The Hyde Amendment, one of the first and most enduring efforts from
right-wing extremists to deny reproductive freedom to women, has for more than 30 years prohibited the use of federal funds to subsidize
access to abortion for low-income women who receive Medicaid.  The only exceptions to these prohibitions are the cases of rape, incest
or if the woman’s life is in danger.

Medicaid recipients of reproductive age, nearly one-fourth (two million) are Hispanic.  According to figures from the Guttmacher Institute, 60 percent of women who had
abortions in 2000 had incomes of less than twice the poverty level
–below $28,000 per year for a family of three. Yet, economic concern
is only one reason why women across the spectrum choose to have
abortions. While most (75%) cite economic pressure, the same percentage
say that having a baby would interfere with work or school; half do not
want to be a single parent or are having problems with their husband or
partner. Regardless of their reasons, women deserve full access to
information and services that can help them make, without coercion,
decisions that are most appropriate to their unique individual
realities. The Hyde prohibition and other discriminatory policies deny
women this essential right.

Because Latinas tend to be poorer than non-Latinas – therefore less
likely to have access to contraceptive methods and counseling – they
experience a disproportionate share of the unintended pregnancies in the U.S. 
According to 2007 reports by Pew Hispanic Center, Latinas are twice as
likely as non-Latinas to live in poverty. One in five Hispanic women
live in poverty, compared with one in ten non-Hispanic women.
Immigrant Hispanic women are slightly more likely than native-born
Hispanic women to live in poverty, 22% versus 18%.  Likewise, Latinas
who work full time earn less than non-Latinas, and the gap grows even
wider for recent immigrants.

The cost of an abortion can be more than a full month of earnings for a poor family, especially in the midst of the employment crisis. Without
public funding, the choices of impoverished Latinas facing unwanted
pregnancies are dreadful. They are forced to find a way, however risky,
to secure money for an abortion. In the mildest of cases, a woman might
sacrifice money that would otherwise be used to pay for rent, utility
bills and groceries.  For those struggling to collect the money, each
passing day represents a greater risk of health complications from
later term abortions. When essential funds are not available, some
low-income Latinas are effectively denied reproductive freedom and must
carry to term unplanned pregnancies. In their desperation, they might
even decide to run the risk of an unsafe, self-induced abortion.

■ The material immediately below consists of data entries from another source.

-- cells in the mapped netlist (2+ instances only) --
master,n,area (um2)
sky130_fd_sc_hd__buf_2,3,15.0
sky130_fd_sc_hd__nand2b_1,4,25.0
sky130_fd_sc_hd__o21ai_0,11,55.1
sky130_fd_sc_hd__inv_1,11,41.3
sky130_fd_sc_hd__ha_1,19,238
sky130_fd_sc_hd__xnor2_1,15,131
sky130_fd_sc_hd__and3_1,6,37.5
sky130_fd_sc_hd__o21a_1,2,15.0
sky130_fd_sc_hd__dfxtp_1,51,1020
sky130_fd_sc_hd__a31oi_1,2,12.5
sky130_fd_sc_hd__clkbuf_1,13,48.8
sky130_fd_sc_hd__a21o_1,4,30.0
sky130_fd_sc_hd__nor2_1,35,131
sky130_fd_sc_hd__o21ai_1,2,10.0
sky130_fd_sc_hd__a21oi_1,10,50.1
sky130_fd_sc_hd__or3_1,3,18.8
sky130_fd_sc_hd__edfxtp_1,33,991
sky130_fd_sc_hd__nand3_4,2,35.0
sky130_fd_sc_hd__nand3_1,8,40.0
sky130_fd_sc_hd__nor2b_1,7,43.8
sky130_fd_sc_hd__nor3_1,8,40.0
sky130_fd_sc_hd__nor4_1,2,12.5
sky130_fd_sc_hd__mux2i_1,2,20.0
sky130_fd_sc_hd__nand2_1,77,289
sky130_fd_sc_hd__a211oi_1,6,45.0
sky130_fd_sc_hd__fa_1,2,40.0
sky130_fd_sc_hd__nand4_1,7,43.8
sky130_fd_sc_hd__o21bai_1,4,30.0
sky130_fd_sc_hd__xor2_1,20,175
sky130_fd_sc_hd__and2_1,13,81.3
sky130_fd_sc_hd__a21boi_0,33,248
--- src/rtl/fcs32_check_n.sv ---
// Streaming Ethernet FCS checker, BYTES bytes per beat; a 4-byte holdback keeps the trailing FCS out of the CRC.
// Optional frame/bad-frame counters are compiled in with `define FCS32_STATS_EN.
module fcs32_check_n #(
   parameter int BYTES = 4,
   parameter int PIPE  = 0,
   parameter int MW    = (BYTES > 1) ? $clog2(BYTES) : 1
) (
   input  logic               pclk_i,
   input  logic               rst_i,
   input  logic [8*BYTES-1:0] dat_i,
   input  logic               val_i,
   input  logic               sof_i,
   input  logic               eof_i,
   input  logic [MW-1:0]      mod_i,
   output logic [31:0]        res_o,
   output logic [31:0]        exp_o,
   output logic [31:0]        obs_o,
   output logic               done_o,
   output logic               ok_o,
   output logic               err_o
`ifdef FCS32_STATS_EN
   ,
   input  logic               clr_i,
   output logic [15:0]        frm_cnt_o,
   output logic [15:0]        bad_cnt_o
`endif
);

   localparam int SW = 32 + 8*BYTES;
   localparam int OW = 3 + 32 + 32;

   typedef enum logic {IDLE, FRAME} state_t;

   function automatic logic [31:0] fcs32_8(input logic [31:0] c, input logic [7:0] b);
      logic [31:0] r;
      r = c ^ {24'd0, b};
      for (int k = 0; k < 8; k++)
         r = r[0] ? ((r >> 1) ^ 32'hEDB88320) : (r >> 1);
      return r;
   endfunction

   // Complemented CRC, byte-swapped so the first FCS byte on the wire lands in [31:24].
   function automatic logic [31:0] fcs32_brev(input logic [31:0] c);
      logic [31:0] f;
      f = ~c;
      return {f[7:0], f[15:8], f[23:16], f[31:24]};
   endfunction

   function automatic logic [15:0] sat16_add(input logic [15:0] a, input logic [3:0] b);
      logic [16:0] s;
      s = {1'b0, a} + {13'd0, b};
      return s[16] ? 16'hFFFF : s[15:0];
   endfunction

   state_t      state;
   logic [31:0] crc_q;
   logic [31:0] hb_q;
   logic [2:0]  hb_cnt_q;
   logic [15:0] len_q;

   int          nb_p0;
   int          hbc_p0;
   logic [SW-1:0] stream_p0;
   logic [31:0] crc_p0;
   logic [31:0] tail_p0;
   logic [2:0]  hb_nxt_p0;
   logic [15:0] len_p0;
   logic        runt_p0;
   logic        take_p0;

   logic        vld_p1;
   logic        err_p1;
   logic [31:0] obs_p1;

   logic        done_p2;
   logic        ok_p2;
   logic        err_p2;
   logic [31:0] exp_p2;
   logic [31:0] obs_p2;
   logic [OW-1:0] pk_p2;
   logic [OW-1:0] pk_out;

   // ---- stage 0: holdback + beat form one byte stream; all but its last 4 valid bytes enter the CRC
   always_comb begin
      nb_p0 = BYTES;
      if (eof_i && (mod_i != '0))
         nb_p0 = int'(mod_i);
      hbc_p0    = sof_i ? 0 : int'(hb_cnt_q);
      stream_p0 = {hb_q, dat_i};
      crc_p0    = sof_i ? 32'hFFFFFFFF : crc_q;
      for (int i = 0; i < BYTES; i++)
         if ((i + hbc_p0 >= 4) && (i < nb_p0))
            crc_p0 = fcs32_8(crc_p0, stream_p0[SW-1-8*i -: 8]);
      tail_p0   = 32'(stream_p0 >> (8*(BYTES - nb_p0)));
      hb_nxt_p0 = (hbc_p0 + nb_p0 > 4) ? 3'd4 : 3'(hbc_p0 + nb_p0);
      len_p0    = sat16_add(sof_i ? 16'd0 : len_q, 4'(nb_p0));
      runt_p0   = (len_p0 < 16'd5);
      take_p0   = val_i && (sof_i || (state == FRAME));
   end

   // ---- stage 1: frame state, running CRC, holdback
   always_ff @(posedge pclk_i or posedge rst_i) begin
      if (rst_i) begin
         state    <= IDLE;
         crc_q    <= 32'hFFFFFFFF;
         hb_cnt_q <= 3'd0;
         len_q    <= 16'd0;
         vld_p1   <= 1'b0;
         err_p1   <= 1'b0;
      end else begin
         vld_p1 <= 1'b0;
         err_p1 <= 1'b0;
         if (take_p0) begin
            crc_q    <= crc_p0;
            hb_cnt_q <= hb_nxt_p0;
            len_q    <= len_p0;
            // sof inside a frame aborts it; if the new beat is also eof the single pulse carries err
            if (eof_i) begin
               vld_p1 <= 1'b1;
               err_p1 <= (sof_i && (state == FRAME)) || runt_p0;
               state  <= IDLE;
            end else begin
               vld_p1 <= sof_i && (state == FRAME);
               err_p1 <= sof_i && (state == FRAME);
               state  <= FRAME;
            end
         end else if (val_i && eof_i) begin
            vld_p1 <= 1'b1;
            err_p1 <= 1'b1;
         end
      end
   end

   // After an eof beat the holdback holds exactly the received FCS, so it doubles as exp.
   always_ff @(posedge pclk_i) begin
      if (take_p0)
         hb_q <= tail_p0;
   end

   assign obs_p1 = fcs32_brev(crc_q);
   assign res_o  = crc_q;

   // ---- stage 2: compare and register results
   always_ff @(posedge pclk_i or posedge rst_i) begin
      if (rst_i) begin
         done_p2 <= 1'b0;
         ok_p2   <= 1'b0;
         err_p2  <= 1'b0;
         exp_p2  <= 32'd0;
         obs_p2  <= 32'd0;
      end else begin
         done_p2 <= vld_p1;
         if (vld_p1) begin
            exp_p2 <= hb_q;
            obs_p2 <= obs_p1;
            ok_p2  <= !err_p1 && (hb_q == obs_p1);
            err_p2 <= err_p1;
         end
      end
   end

   assign pk_p2 = {done_p2, ok_p2, err_p2, exp_p2, obs_p2};

   // ---- optional alignment stages
   generate
      if (PIPE == 0) begin : g_nopipe
         assign pk_out = pk_p2;
      end else begin : g_pipe
         logic [OW-1:0] pq [PIPE];
         always_ff @(posedge pclk_i or posedge rst_i) begin
            if (rst_i) begin
               for (int s = 0; s < PIPE; s++)
                  pq[s] <= '0;
            end else begin
               pq[0] <= pk_p2;
               for (int s = 1; s < PIPE; s++)
                  pq[s] <= pq[s-1];
            end
         end
         assign pk_out = pq[PIPE-1];
      end
   endgenerate

   assign {done_o, ok_o, err_o, exp_o, obs_o} = pk_out;

`ifdef FCS32_STATS_EN
   always_ff @(posedge pclk_i or posedge rst_i) begin
      if (rst_i) begin
         frm_cnt_o <= 16'd0;
         bad_cnt_o <= 16'd0;
      end else if (clr_i) begin
         frm_cnt_o <= 16'd0;
         bad_cnt_o <= 16'd0;
      end else if (done_o) begin
         frm_cnt_o <= sat16_add(frm_cnt_o, 4'd1);
         if (!ok_o)
            bad_cnt_o <= sat16_add(bad_cnt_o, 4'd1);
      end
   end
`endif

endmodule
`src/rtl/operand_stack.sv`:
```
// LIFO operand store for the stack CPU: push/pop/replace/ALU write-back with
// TOS/NOS presented combinationally and sticky overflow/underflow/op_error flags.
module operand_stack #(
  parameter int DATA_WIDTH = 32,
  parameter int DEPTH      = 16,
  parameter int CNT_WIDTH  = $clog2(DEPTH) + 1
) (
  input  logic                  clock,
  input  logic                  reset,
  input  logic                  push,
  input  logic                  pop,
  input  logic                  alu_wb,
  input  logic [DATA_WIDTH-1:0] data_in,
  input  logic [DATA_WIDTH-1:0] alu_result,
  input  logic                  clear_err,
  output logic [DATA_WIDTH-1:0] data_out_1st,
  output logic [DATA_WIDTH-1:0] data_out_2nd,
  output logic [CNT_WIDTH-1:0]  count,
  output logic                  empty,
  output logic                  full,
  output logic                  overflow,
  output logic                  underflow,
  output logic                  op_error
);

  localparam int AW = $clog2(DEPTH);
  localparam logic [CNT_WIDTH-1:0] DEPTH_C = CNT_WIDTH'(DEPTH);
  localparam logic [CNT_WIDTH-1:0] ONE_C   = CNT_WIDTH'(1);
  localparam logic [CNT_WIDTH-1:0] TWO_C   = CNT_WIDTH'(2);

  // Operation code is {alu_wb, push, pop}; anything not listed is illegal.
  typedef enum logic [2:0] {
    OP_IDLE    = 3'b000,
    OP_POP     = 3'b001,
    OP_PUSH    = 3'b010,
    OP_REPLACE = 3'b011,
    OP_ALU_WB  = 3'b100
  } op_t;

  logic [DATA_WIDTH-1:0] mem [DEPTH];
  logic [CNT_WIDTH-1:0]  cnt_q;
  logic [CNT_WIDTH-1:0]  cnt_nxt;
  logic [CNT_WIDTH-1:0]  cnt_m1;
  logic [CNT_WIDTH-1:0]  cnt_m2;
  logic [AW-1:0]         tos_idx;
  logic [AW-1:0]         nos_idx;
  logic [AW-1:0]         wr_idx;
  logic [DATA_WIDTH-1:0] wr_data;
  logic                  wr_en;
  logic                  set_ovf;
  logic                  set_unf;
  logic                  set_ope;
  logic                  has_one;
  logic                  has_two;
  logic [2:0]            op_code;
  logic                  ovf_q;
  logic                  unf_q;
  logic                  ope_q;

  assign op_code = {alu_wb, push, pop};
  assign cnt_m1  = cnt_q - ONE_C;
  assign cnt_m2  = cnt_q - TWO_C;
  assign tos_idx = cnt_m1[AW-1:0];
  assign nos_idx = cnt_m2[AW-1:0];
  assign has_one = (cnt_q >= ONE_C);
  assign has_two = (cnt_q >= TWO_C);

  assign count        = cnt_q;
  assign empty        = (cnt_q == '0);
  assign full         = (cnt_q == DEPTH_C);
  assign data_out_1st = has_one ? mem[tos_idx] : '0;
  assign data_out_2nd = has_two ? mem[nos_idx] : '0;
  assign overflow     = ovf_q;
  assign underflow    = unf_q;
  assign op_error     = ope_q;

  // Rejected operations leave count and storage untouched; only a flag is raised.
  always_comb begin
    cnt_nxt = cnt_q;
    wr_en   = 1'b0;
    wr_idx  = '0;
    wr_data = '0;
    set_ovf = 1'b0;
    set_unf = 1'b0;
    set_ope = 1'b0;
    case (op_code)
      OP_IDLE: ;
      OP_PUSH: begin
        if (!full) begin
          wr_en   = 1'b1;
          wr_idx  = cnt_q[AW-1:0];
          wr_data = data_in;
          cnt_nxt = cnt_q + ONE_C;
        end else begin
          set_ovf = 1'b1;
        end
      end
      OP_POP: begin
        if (has_one) cnt_nxt = cnt_m1;
        else         set_unf = 1'b1;
      end
      OP_REPLACE: begin
        if (has_one) begin
          wr_en   = 1'b1;
          wr_idx  = tos_idx;
          wr_data = data_in;
        end else begin
          set_unf = 1'b1;
        end
      end
      OP_ALU_WB: begin
        if (has_two) begin
          wr_en   = 1'b1;
          wr_idx  = nos_idx;
          wr_data = alu_result;
          cnt_nxt = cnt_m1;
        end else begin
          set_unf = 1'b1;
        end
      end
      default: set_ope = 1'b1;
    endcase
  end

  always_ff @(posedge clock) begin
    if (reset) begin
      cnt_q <= '0;
      for (int i = 0; i < DEPTH; i++) mem[i] <= '0;
    end else begin
      cnt_q <= cnt_nxt;
      if (wr_en) mem[wr_idx] <= wr_data;
    end
  end

  // A new error event in the same cycle as clear_err keeps the flag set.
  always_ff @(posedge clock) begin
    if (reset) begin
      ovf_q <= 1'b0;
      unf_q <= 1'b0;
      ope_q <= 1'b0;
    end else begin
      ovf_q <= (ovf_q & ~clear_err) | set_ovf;
      unf_q <= (unf_q & ~clear_err) | set_unf;
      ope_q <= (ope_q & ~clear_err) | set_ope;
    end
  end

endmodule

```
`config.mk`:
```
export PLATFORM = sky130hd
export DESIGN_NAME = operand_stack
export DESIGN_NICKNAME = d
export VERILOG_FILES = /design/src/rtl/operand_stack.sv
export SDC_FILE = /design/constraint.sdc
export NUM_CORES = 1
export LEC_CHECK = 0
export CORE_MARGIN = 3
export CORE_UTILIZATION = 35
export DETAILED_ROUTE_END_ITERATION = 10
export PLACE_DENSITY = 0.6
export SETUP_SLACK_MARGIN = 0.3
export SKIP_LAST_GASP = 1
export SLEW_MARGIN = 20
export SYNTH_ARGS = -nofsm -noshare
export SYNTH_HDL_FRONTEND = slang
export SYNTH_SLANG_ARGS = --single-unit
```
`constraint.sdc`:
```
create_clock -name clock -period 7.69 [get_ports clock]
set_input_delay 1.538 -clock clock [delete_from_list [all_inputs] [get_ports clock]]
set_output_delay 1.538 -clock clock [all_outputs]
set_load 0.01 [all_outputs]
```
==> reports/metrics.yaml <==
finish:
  area_growth_pct: 16.0
  insertedDiodeCount: 0
  drive_above_1_share: 0.228
  fin_nets: 2071
  fin_util: 0.411
routing:
  drt_first_pass_iters: 5
  post_drt_wl_per_cell_um: 27.9
  avgViaCountPerCell: 5.92
  route.met2.wl_mm: 43.3
  drt_iter0_drc: 1889
  wl_met3_mm: 6.84
  wl_met1_mm: 33.7
  route.vias.total: 18200
  routed_wl_mm: 86.0
  top_layer_used: "met4"
  ant_nets: 0
  drc: 0
floorplanning:
  start_util: 0.355
  fp.dieW_um: 287
  rows: 102
  die_area_um2: 82300
  fp.dieH_um: 287
  boundaryPins: 144
  core_um2: 77800
global_routing:
  grt_remaining_overflow: 0
  grt_pass1_wl_mm: 126
  grt_usage: 0.208
  grt_pass1_vias: 18400
  grt_max_degree: 125
  antenna_found_initial: 2
clocking:
  htreeDepth: 2
  clk_path_buf_depth: 3
  root_buffer: "clkbuf_16"
  cts_resized: 0
  path_clk_slew_ns: 0.06
  cts_sinks: 520
  cts_setup_buffers: 0
  tritoncts: "built"
  ctsHoldBuffers: 0
  clkLatencyLatePin_ns: 0.61
  cts_buffers: 53
critical_path:
  start_kind: "flop"
  cp_slowest_cell: "ha_4"
  slowest_delay_ns: 0.76
  critPathCaptureType: "output port"
  worstPathRequired_ns: 6.15
  crit_top_cell: "a211oi_1"
  path_cells: "inv_1 > ha_4 > buf_12 > mux4_2 > nor2b_1 > a211oi_1 > a211oi_1 > clkdlybuf4s50_1"
  critPathKind: "reg2out"
  arrival_ns: 4.64
  cp_max_fo: 40
synthesis:
  yosysTopAreaCell: "edfxtp_1"
  synth_edf_count: 512
  async_flop_share: 0
  synth_area_per_cell_um2: 14.5
  synthFlopType: "edfxtp_1"
  synth.distinct_cells: 56
  synth_area_um2: 27600
  ys_top_cells_by_area: "edfxtp_1, mux4_2, nor2_1"
  post-synth-top-area-fraction: 0.557
  ys_ff_latch: 520
  yosys_warnings: 0
  synth_cells: 1908
  synth_fp_nets: 1986
  ys_seq_area_frac: 0.562
power_and_ir_drop:
  power_frac_comb: 0.292
  pwr-share-seq: 0.397
  swShare: 0.303
  power_frac_clock: 0.311
  leakage_nw: 9.81
  p_int_mw: 5.83
  ir_drop_uv: 162
  p_sw_mw: 2.53
  powerDensity_nw_per_um2: 261
place:
  place_hpwl_mm: 53.0
  routabilityCongestion: 0.838
  io_buffers: 143
sta:
  fin_skew_ns: 0.0103
  max_freq_ghz: 0.162
  tns_ns: 0
  slew_viol_final: 0
  slew_headroom: 0.251
  hold_viol: 0
  finalCritPeriodShare: 0.803
  finalSetupViolCount: 0
  post-route-min-period_ns: 6.18
  tightest_slew_ns: 1.12
  rsz0062_at_grt: "no"
job:
  cap_violations: 0
min_path:
  min_path_type: "reg2reg"
outcome:
  status: "completed"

In 2005, there were 1.21 million abortions in the United States and
today, about 22% of all women having abortions are Latinas. Latinas in
the United States have a much higher rate of unintended pregnancy
compared to white women, and therefore a higher rate of abortion.  The
complex landscape of why so many women face unintended pregnancy and
what choices are available to them points to the urgent need to treat
reproductive health care as a public health priority, not a political
debate. For the most disadvantaged, abortion is as inaccessible as if
it were still illegal. 

The White House’s proposed budget condones a two-tier health system, in
which women with private health insurance or private funds can exercise
their right to an abortion, but poor women cannot.  Women choose
abortion for a myriad of reasons, economic and otherwise. We urge
President Obama and Congress to rethink the 2010 budget and give way to
sensible health policies that guarantee health, freedom and dignity for
all women, including poor Latinas.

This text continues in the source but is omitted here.